Goal of the exercise: The answer should match the records character for character.

Records provided:
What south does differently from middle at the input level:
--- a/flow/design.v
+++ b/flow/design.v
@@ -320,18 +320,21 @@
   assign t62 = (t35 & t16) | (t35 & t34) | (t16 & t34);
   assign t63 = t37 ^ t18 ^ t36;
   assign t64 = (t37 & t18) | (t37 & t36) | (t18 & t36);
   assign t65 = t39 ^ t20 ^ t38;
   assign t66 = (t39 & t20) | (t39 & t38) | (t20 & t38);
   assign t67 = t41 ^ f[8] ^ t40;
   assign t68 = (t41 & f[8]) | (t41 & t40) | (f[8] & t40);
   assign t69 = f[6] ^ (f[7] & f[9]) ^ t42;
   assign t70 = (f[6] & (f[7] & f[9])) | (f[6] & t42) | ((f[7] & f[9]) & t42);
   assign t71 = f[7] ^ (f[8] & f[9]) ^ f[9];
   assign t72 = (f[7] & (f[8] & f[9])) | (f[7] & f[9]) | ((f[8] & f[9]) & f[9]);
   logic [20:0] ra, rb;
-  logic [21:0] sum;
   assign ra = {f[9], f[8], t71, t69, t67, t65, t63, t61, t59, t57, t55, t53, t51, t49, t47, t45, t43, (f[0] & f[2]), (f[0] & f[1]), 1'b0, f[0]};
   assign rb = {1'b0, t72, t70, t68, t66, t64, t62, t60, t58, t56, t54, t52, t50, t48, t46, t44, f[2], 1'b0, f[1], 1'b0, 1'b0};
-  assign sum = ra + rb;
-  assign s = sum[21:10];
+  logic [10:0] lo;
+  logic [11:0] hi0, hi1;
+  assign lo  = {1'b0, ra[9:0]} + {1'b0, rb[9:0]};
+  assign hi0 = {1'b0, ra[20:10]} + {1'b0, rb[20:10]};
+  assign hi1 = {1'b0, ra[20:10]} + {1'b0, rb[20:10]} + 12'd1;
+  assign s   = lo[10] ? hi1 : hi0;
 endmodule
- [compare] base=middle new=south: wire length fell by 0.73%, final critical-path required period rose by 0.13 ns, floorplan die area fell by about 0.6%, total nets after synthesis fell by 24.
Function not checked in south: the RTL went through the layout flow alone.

Written solution:
What south does differently from middle at the input level:
--- a/flow/design.v
+++ b/flow/design.v
@@ -320,18 +320,21 @@
   assign t62 = (t35 & t16) | (t35 & t34) | (t16 & t34);
   assign t63 = t37 ^ t18 ^ t36;
   assign t64 = (t37 & t18) | (t37 & t36) | (t18 & t36);
   assign t65 = t39 ^ t20 ^ t38;
   assign t66 = (t39 & t20) | (t39 & t38) | (t20 & t38);
   assign t67 = t41 ^ f[8] ^ t40;
   assign t68 = (t41 & f[8]) | (t41 & t40) | (f[8] & t40);
   assign t69 = f[6] ^ (f[7] & f[9]) ^ t42;
   assign t70 = (f[6] & (f[7] & f[9])) | (f[6] & t42) | ((f[7] & f[9]) & t42);
   assign t71 = f[7] ^ (f[8] & f[9]) ^ f[9];
   assign t72 = (f[7] & (f[8] & f[9])) | (f[7] & f[9]) | ((f[8] & f[9]) & f[9]);
   logic [20:0] ra, rb;
-  logic [21:0] sum;
   assign ra = {f[9], f[8], t71, t69, t67, t65, t63, t61, t59, t57, t55, t53, t51, t49, t47, t45, t43, (f[0] & f[2]), (f[0] & f[1]), 1'b0, f[0]};
   assign rb = {1'b0, t72, t70, t68, t66, t64, t62, t60, t58, t56, t54, t52, t50, t48, t46, t44, f[2], 1'b0, f[1], 1'b0, 1'b0};
-  assign sum = ra + rb;
-  assign s = sum[21:10];
+  logic [10:0] lo;
+  logic [11:0] hi0, hi1;
+  assign lo  = {1'b0, ra[9:0]} + {1'b0, rb[9:0]};
+  assign hi0 = {1'b0, ra[20:10]} + {1'b0, rb[20:10]};
+  assign hi1 = {1'b0, ra[20:10]} + {1'b0, rb[20:10]} + 12'd1;
+  assign s   = lo[10] ? hi1 : hi0;
 endmodule
- [compare] base=middle new=south: wire length fell by 0.73%, final critical-path required period rose by 0.13 ns, floorplan die area fell by about 0.6%, total nets after synthesis fell by 24.
Function not checked in south: the RTL went through the layout flow alone.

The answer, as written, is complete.